Niall Anderson is unimpressed with the latest from indie whizzkid Alex Ross Perry.
Listen Up Philip is a very broad comedy shot in the mannered, handheld style of current indie-mope drama. Or it’s a mannered indie-mope drama with outbreaks of broad comedy. Or it’s a fable of artistic creativity whose biggest joke is how banal artists’ lives are. Or it’s just a feature-length episode of This Life with Jason Schwartzman in it. What it isn’t, however, is any good at all.
Philip Lewis Friedman (Schwartzman) is a thirtysomething writer whose first novel was admired in all the right places, but which didn’t do a whole lot of business. He has high hopes for his second, and so, it seems, does everyone else. But if Philip wants to press his advantage, he’s going to have to play the game: author photographs, journalism of his own – the whole Modern Man of Letters schtick. It isn’t just that Philip doesn’t want to do any of this, it’s that he’d like to demean absolutely everyone who’d have him demean himself by playing along. This includes mildly smitten publicity poppets, his agent, his publisher, rival novelists, and above all his girlfriend Ashley (Elisabeth Moss), whom he resents for doing precisely this kind of thing in her own career as a photographer. Philip, it is quickly clear, is a world-class dick.
Writer-director Alex Ross Perry would nonetheless like to present Philip as at least something of a seeker. He’s just trying to compensate for his insecurities! He’s just looking for an honest human connection in rivalrous New York! Of course he is. To reinforce the point, Perry introduces somebody who is an even bigger dick: a reclusive lion of post-war literature called Ike Zimmerman (Jonathan Pryce). Zimmerman cautiously praises Philip’s novels, offers him the use of his Massachusetts hideaway, and even gets him a job teaching creative writing in Zimmerman’s local college. These experiences are, in the end, scarcely less demeaning than what Philip was up against in New York – but they’re being offered to him by a bona fide literary genius, so Philip decides to suck it up. While also, obviously, remaining a complete dick.
In formal terms at least, there is a lot going on in Listen Up Philip. There are nods a-plenty to middle-period Woody Allen, particularly the flintily dislikeable Husbands & Wives and Stardust Memories. In its concentration on the relationship between a young writer and an old master, it borrows heavily from Philip Roth’s 1982 novel The Ghost Writer. Ike Zimmerman’s bitter self-isolation in the countryside is similarly meant to echo the isolation of Roth’s frequent novelistic alter ego, Nathan Zuckerman. There’s also an unreliable narrator (Eric Bogosian), whose sympathies seem sometimes to be with Philip and sometimes against him – another Rothian touch. Then there’s the typeface that the film uses for its credits, which is the same typeface Random House used on Philip Roth’s novels from Portnoy on. Then there’s …

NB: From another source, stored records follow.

Background: an optimization exercise with open tools, aiming at small area, a short achievable clock period and few clock cycles per item. Do not read the settings as production practice. Where RTL was checked, it was by simulation tests only, not by an equivalence proof against the original. The RTL of runs 1 to 6 was laid out without a check of its function. Power figures rest on the tool's default switching activity, not on a simulated workload.

$ cat design/flow/design.v
module cdt_builder (
    input  wire        clk,
    input  wire        rst,             
    input  wire [4:0]  cfg_k,
    input  wire [10:0] cfg_min_used,
    input  wire [10:0] cfg_max_used,
    input  wire [15:0] cfg_max_width,
    input  wire [2:0]  cfg_interp,
    input  wire        in_valid,
    output wire        in_ready,
    input  wire [24:0] in_count,
    output reg         out_valid,
    output reg  [9:0]  out_code,
    output reg  [15:0] out_entry,
    output reg  [9:0]  out_fine,
    output reg         out_wrap,
    output reg         res_valid,
    output wire [2:0]  res_interp,
    output reg         res_accept,
    output wire [10:0] res_used,
    output wire [24:0] res_widest,
    output reg         res_event,
    output wire [7:0]  res_acc_mask
);
    reg  [9:0]  cprev;          
    reg  [2:0]  st;             
    assign in_ready = (st == 3'd0);
    wire        take  = in_valid & in_ready & ~rst;
    wire        first = &cprev;
    wire        last  = (cprev == 10'd1022);
    wire        init  = take & first;
    reg  [2:0]  d_q;            
    reg  [10:0] min_used_q;
    reg  [10:0] max_used_q;
    reg  [15:0] max_width_q;
    reg  [2:0]  interp_q;
    wire [2:0]  d_in  = {~cfg_k[2], cfg_k[1:0]};
    wire [2:0]  d_now = first ? d_in : d_q;
    reg  [24:0] h0;             
    reg         v0;
    reg         chk;            
    wire        fin = v0 & first;           
    reg  [2:0]  hold;
    always @(*) begin
        case (d_q)
            3'd0:    hold = 3'd5;
            3'd1:    hold = 3'd4;
            default: hold = 3'd3;
        endcase
    end
    always @(*) begin
        h0_d = 25'd0;
        if (take) begin
            case (d_now)
                3'd0:    h0_d = in_count << 4;
                3'd1:    h0_d = in_count << 3;
                3'd2:    h0_d = in_count << 2;
                3'd3:    h0_d = in_count << 1;
                default: h0_d = in_count;
            endcase
        end else if (fin) begin
            h0_d = {1'b0, max_width_q, 8'd1};
        end
    end
    reg  [24:0] h0_d;
    always @(posedge clk) begin
        h0 <= h0_d;
        if (rst) begin
            cprev <= 10'h3FF;
            st    <= 3'd0;
            v0    <= 1'b0;
            chk   <= 1'b0;
        end else begin
            v0  <= take;
            chk <= fin;
            if (take)
                cprev <= cprev + 10'd1;
            if (take & last)
                st <= hold;
            else if (st != 3'd0)
                st <= st - 3'd1;
        end
        if (init) begin
            d_q         <= d_in;
            min_used_q  <= cfg_min_used;
            max_used_q  <= cfg_max_used;
            max_width_q <= cfg_max_width;
            interp_q    <= cfg_interp;
        end
    end
    reg  [25:1] a;              
    reg  [10:0] used;
    reg  [24:0] widest;         
    reg         ge_min;         
    reg         over_max;       
    wire [25:0] s_sum = {a, 1'b0} + {1'b0, h0};
    wire        nz    = v0 & (|h0);
    wire        gt    = h0 > widest;
    reg         shift;
    always @(*) begin
        case (d_q)
            3'd0:    shift = (st >= 3'd1) && (st <= 3'd4);
            3'd1:    shift = (st >= 3'd1) && (st <= 3'd3);
            3'd2:    shift = (st >= 3'd1) && (st <= 3'd2);
            3'd3:    shift = (st == 3'd2);
            default: shift = 1'b0;
        endcase
    end
    always @(posedge clk) begin
        a <= init ? 25'd128 : (a + h0);
        used <= init ? 11'd0 : (used + {10'd0, nz});
        if (init)
            widest <= 25'd0;
        else if (shift)
            widest <= widest >> 1;
        else if (gt & ~chk)
            widest <= h0;
        ge_min   <= ~init & (ge_min | (used == min_used_q));
        over_max <= ~init & (over_max | (nz & (used == max_used_q)));
    end
    wire [16:0] e17       = s_sum[25:9];
    wire [15:0] entry     = e17[15:0] | {16{e17[16]}};
    wire [10:0] fine_full = e17[16:6] + {10'd0, e17[5]};    
    always @(posedge clk) begin
        if (rst)
            out_valid <= 1'b0;
        else
            out_valid <= v0;
        out_code  <= cprev;
        out_entry <= entry;
        out_fine  <= fine_full[9:0];
        out_wrap  <= fine_full[10];
    end
    wire        used_ok = (ge_min | (used == min_used_q)) & ~over_max;
    reg  [3:0]  run [0:7];
    reg  [7:0]  acc_mask;
    integer     i;
    wire        judge = (st == 3'd1);
    wire [3:0]  run_sel = run[interp_q];
    always @(posedge clk) begin
        if (chk)
            res_accept <= gt & used_ok;
        res_event <= ~res_accept & (run_sel == 4'd7);
        if (rst) begin
            res_valid <= 1'b0;
            acc_mask  <= 8'd0;
            for (i = 0; i < 8; i = i + 1)
                run[i] <= 4'd0;
        end else begin
            res_valid <= judge;
            if (judge) begin
                if (res_accept) begin
                    run[interp_q]      <= 4'd0;
                    acc_mask[interp_q] <= 1'b1;
                end else if (run_sel != 4'd8) begin
                    run[interp_q]      <= run_sel + 4'd1;
                end
            end
        end
    end
    assign res_interp   = interp_q;
    assign res_used     = used;
    assign res_widest   = widest;
    assign res_acc_mask = acc_mask;
endmodule
$ cat design/flow/run.sh
#!/bin/bash
# synth_recipe.tcl (not shown) runs the flow's synth.tcl, then flattens the netlist and writes it again
# the make line also repeats each setting of config.mk as NAME=value (left out here)
make -C /OpenROAD-flow-scripts/flow DESIGN_CONFIG=/design/flow/config.mk WORK_HOME=/design/flow/orfs CLKGATE_MAP_FILE= SYNTH_SCRIPT=/design/flow/synth_recipe.tcl finish
$ cat design/flow/config.mk
export PLATFORM = sky130hd
export DESIGN_NAME = cdt_builder
export DESIGN_NICKNAME = cdt_builder
export VERILOG_FILES = /design/flow/design.v
export SDC_FILE = /design/flow/constraint.sdc
export NUM_CORES = 4
export LEC_CHECK = 0
export CAP_MARGIN = 20
export CORE_MARGIN = 2
export CORE_UTILIZATION = 40
export SETUP_SLACK_MARGIN = 3.4
export SLEW_MARGIN = 20
$ cat design/flow/constraint.sdc
create_clock -name core_clock -period 6.0 [get_ports {clk}]
set_input_delay 1.2000 -clock core_clock [delete_from_list [all_inputs] [get_ports {clk}]]
set_output_delay 1.2000 -clock core_clock [all_outputs]
set_load 0.01 [all_outputs]
==> results.json, run 1 <==
{
  "yosysWarnings": 1,
  "nets": 1538,
  "core-area_um2": 28700,
  "clkLatencyLatePin_ps": 560,
  "hpwl_um": 20300,
  "gp_congestion": 0.833,
  "synth-compound-area-share_pct": 16.1,
  "yosysSeqAreaShare_pct": 46.4,
  "internal-power_w": 0.00549,
  "syn2layout_area_growth_pct": 36.9,
  "rsz0062_at_grt": "yes",
  "grt_pass1_vias": 9205,
  "multi_input_area_um2": 6710,
  "drtPass1Iterations": 8,
  "setup_viol": 0,
  "fin_tns_setup_ps": 0,
  "arrival_ps": 3210,
  "start_kind": "flop",
  "grt_pass1_wl_um": 48800,
  "fin_crit_ps": 2790,
  "combPwrFrac_pct": 55.6,
  "die_x_um": 175,
  "dieArea_um2": 30500,
  "syn-cell-area_um2": 11600,
  "synth.area.mux_share_pct": 4.15,
  "period_share_pct": 46.5,
  "synth.top_cells.by_count": "dfxtp_1 (154), nor2_1 (108), ha_1 (88), nand2_1 (84), edfxtp_1 (77)",
  "synthArstFlopShare_pct": 0,
  "hold_violations": 0,
  "cts_buffers": 27,
  "r2r-start": "h0[3]$_SDFF_PN0_",
  "synth_area_leaders": "dfxtp_1 (26%), edfxtp_1 (20%), ha_1 (9.5%)",
  "synth_top_area_share_pct": 26.5,
  "drt_first_iter_violations": 656,
  "cp.required_ps": 6420,
  "cts_tree": "built",
  "grt_start_max_net_pins": 43,
  "synth-simple-area-share_pct": 14.1,
  "crit_path_end_kind": "flop",
  "ctsLongestPathBuffers": 3,
  "synth_fa_ha_area_share_pct": 9.63,
  "status": "finished clean",
  "synth_seq_cells": 231,
  "maxCapViolCount": 0,
  "ant_nets": 0,
  "critPathSlowestCell": "dfxtp_4",
  "start_util_pct": 40.6,
  "synth.avg_cell_area_um2": 10.1,
  "clk_pin_slew_ps": 60,
  "clock_power_share_pct": 16.9,
  "drive_above_1_share_pct": 22.0,
  "synthXorXnorAreaFrac_pct": 6.47,
  "grtUsageTotal_pct": 19.9,
  "fillers": 2555,
  "slew_headroom_pct": 52.6,
  "worstHoldStart": "cprev[7]$_SDFFE_PP1P_",
  "drcViolationCount": 0,
  "synth_most_common_cell": "dfxtp_1",
  "syn_nets": 1321,
  "vias": 9573,
  "critical_path.max_stage_delay_ps": 360,
  "fmax_mhz": 359,
  "ios": 163,
  "wl_um": 31300,
  "cts_sinks": 231,
  "wire_per_inst_um": 17.6,
  "place_area_um2": 13800,
  "synth_edf_count": 77,
  "slew_violations": 0,
  "synth_area_leader_cell": "dfxtp_1",
  "overflow": 0,
  "p_leak_nw": 6.76,
  "cp_max_fo": 7,
  "antenna_found_initial": 2,
  "p_seq_share_pct": 27.5,
  "crit_start": "h0[3]$_SDFF_PN0_",
  "worstMarginPinSlew_ps": 702,
  "fin_area_um2": 15900,
  "worst_clock_skew_ps": 37.4,
  "yosysUniqueCellTypes": 66,
  "die_h_um": 175,
  "switchingPower_w": 0.00385,
  "seq_area_um2": 5500,
  "p_per_area_nw_per_um2": 586,
  "routed_via_density": 5.37,
  "clockRootBuffer": "clkbuf_16",
  "netlist_instances": 1158,
  "cts_max_level": 1,
  "ir_worst_vdd_uv": 280,
  "synthFlopType": "dfxtp_1",
  "netSwitchingFraction_pct": 41.2,
  "io_buffers": 160,
  "crit_chain": "ha_4 > nand4_1 > a211oi_2 > nor3_2 > buf_4 > o31ai_4 > buf_6 > a41oi_4 > xnor2_2 > nand3_4 > nor4b_4 > xnor2_1",
  "synth_top_family_by_area": "compound AO/OA/AOI/OAI gates",
  "row_count": 62,
  "min_path_type": "reg2reg",
  "crit_type": "reg2reg"
}
## layout make-up
class / instances / area share [%]
Antenna cell: 2 / 0.0314
Clock buffer: 38 / 4.83
Clock inverter: 12 / 0.534
Inverter: 55 / 1.40
Multi-Input combinational cell: 833 / 42.1
Sequential cell: 231 / 34.5
Tap cell: 384 / 3.02
Timing Repair Buffer: 224 / 13.3
Timing Repair inverter: 3 / 0.196
## power by group through the flow
stage	Combinational, W	Sequential (W)	Clock [W]
after global routing	0.00567	0.00263	0.00168
after global placement	0.00415	0.00256	0
after floorplan	0.00312	0.00248	0
after CTS	0.00480	0.00255	0.00161
final	0.00520	0.00256	0.00158
after detailed placement	0.00419	0.00256	0
## critical path, delay by kind of cell, from the launching register on
kind | cells | cell delay, ps
compound gates | 3 | 610
simple gates | 4 | 700
xor+xnor | 2 | 350
buf+inv | 2 | 350
fa+ha+maj | 1 | 280
flops | 1 | 360
## per-layer routing
metal | vias to the layer above | part of all wire [%] | global-route usage (%)
li1 | 4650 | - | -
met1 | 4538 | 45 | 27.2
met2 | 325 | 45 | 31.7
met3 | 60 | 6.9 | 4.24
met4 | 0 | 2.8 | 5.94
met5 | - | 0 | 0
## cell usage in the layout, fill, tap and decap left out, types with 49 or more instances in the layout
master           netlist  final
nand2_1               84     65
clkdlybuf4s50_1        0     79
buf_4                  0     56
nor2_1               108    105
a21oi_1               76     66
xor2_1                51     50
edfxtp_1              77     77
dfxtp_1              154    107
dlygate4sd2_1          0     62
inv_1                 55     49
ha_1                  88     68
## through the flow
stage	setup WS, ps	hold slack (ps)	utilization (%)	std cells	power (W)
3_5_place_dp	2070	373	47.9	1666	0.00675
4_1_cts	3210	382	53.4	1763	0.00895
5_1_grt	3050	398	55.5	1781	0.00998
3_3_place_gp	2110	370	47.9	1666	0.00671
6_report	3210	388	55.5	1782	0.00934
2_1_floorplan	3370	359	-	1158	0.00560
## flip-flops by register name, indices dropped and copies added (netlist names), 3 cells and up, named ones only
register	count
used	11
st	3
cprev	10
out_fine	10
max_used_q	11
widest	25
acc_mask	8
h0	25
interp_q	3
a	25
min_used_q	11
out_code	10
run	32
max_width_q	16
d_q	3
out_entry	16
## path summary, 6_finish.rpt
path                              end  depth (start not counted)  slack, ps
setup / recovery  out_fine[9]$_DFF_P_                         12       3210
hold / removal    out_code[7]$_DFF_P_                          0        390
setup reg to reg  out_fine[9]$_DFF_P_                         12       3210
hold reg to reg   out_code[7]$_DFF_P_                          0        390
## repair_timing
action,CTS,global route
pin swaps,36,39
gates resized for setup,204,103
gates cloned,8,2
hold buffers,0,0
setup endpoints to repair,290,185
buffers inserted,39,15
## cell families (layout without fill, tap and decap cells)
logic type               count (synthesis)  after routing
multiplexers                            38             38
AO/OA/AOI/OAI                          281            282
other                                    0              2
AND/OR/NAND/NOR                        334            338
XOR/XNOR                                86             86
flip-flops                             231            231
buffers and inverters                   99            332
adder cells (fa/ha/maj)                 89             89
Background: an optimization exercise with open tools, aiming at small area, a short achievable clock period and few clock cycles. Do not read the settings as production practice. Only simulation tests tie the RTL to the original design; equivalence was not proved.

==> design/flow/run.sh <==
#!/bin/bash
# synth_recipe.tcl (not shown) runs the flow's synth.tcl, then flattens the netlist and writes it again
# the make line also repeats each setting of config.mk as NAME=value (left out here)
make -C /OpenROAD-flow-scripts/flow DESIGN_CONFIG=/design/flow/config.mk WORK_HOME=/design/flow/orfs CLKGATE_MAP_FILE= SYNTH_SCRIPT=/design/flow/synth_recipe.tcl finish
==> design/flow/config.mk <==
export PLATFORM = sky130hd
export DESIGN_NAME = lane_core
export DESIGN_NICKNAME = lane_core
export VERILOG_FILES = /design/flow/design.v
export SDC_FILE = /design/flow/constraint.sdc
export NUM_CORES = 8
export LEC_CHECK = 0
export CAP_MARGIN = 20
export CORE_MARGIN = 2
export CORE_UTILIZATION = 30
export SLEW_MARGIN = 20
==> design/flow/constraint.sdc <==
create_clock -name core_clock -period 25.0 [get_ports {clk}]
set_input_delay 5.0000 -clock core_clock [delete_from_list [all_inputs] [get_ports {clk}]]
set_output_delay 5.0000 -clock core_clock [all_outputs]
set_load 0.01 [all_outputs]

Anyway, you get the picture.
This formal “adventurousness” has garnered Listen Up Philip a good deal of chin-stroking appreciation on the festival circuit. It’s certainly adventurous to leave so many hostages to fortune in a single film. Just as a remake or sequel can’t help but put you in mind of the original, referencing on this scale drags Listen Up Philip into direct competition with its influences. It’s hardly a disgrace that the film is less vital and gripping than The Ghost Writer, but having borrowed so much from that novel, it’s valid to ask what the film adds to it. Or subtracts from it. Or even just engages with. Unfortunately, Listen Up Philip treats its influences as a sort of high-scale set-dressing. Much as Philip in the film is content to swallow Ike Zimmerman’s advice just because he’s Ike Zimmerman, the film as a whole harks to its master’s voice without listening to what he’s actually saying.
None of this would matter if the film were convincing on its own terms: if the relationships had any native interest, if the artistic goals of the characters were given any substantial reality (we never hear a word of Philip’s prose, for instance), if anything anybody did in the film stepped outside of their own self-dramatisations. Related to the last point is the fact that every actor in Listen Up Philip seems to be in a slightly different film. Jason Schwartzman is Max Fischer, again. Jonathan Pryce is Max Von Sydow. Elisabeth Moss goes full Streep. The performances are all fine, but they’re all borrowed from somewhere else and they have no home here.
It feels slightly odd to criticise an American film for its ambition, but in fact there is no ambition here. Listen Up Philip is a testament to the difference between fluency and articulacy, between style and signature, between being able to say something and actually having something to say. Anyone could make a film as bad as this, with less effort.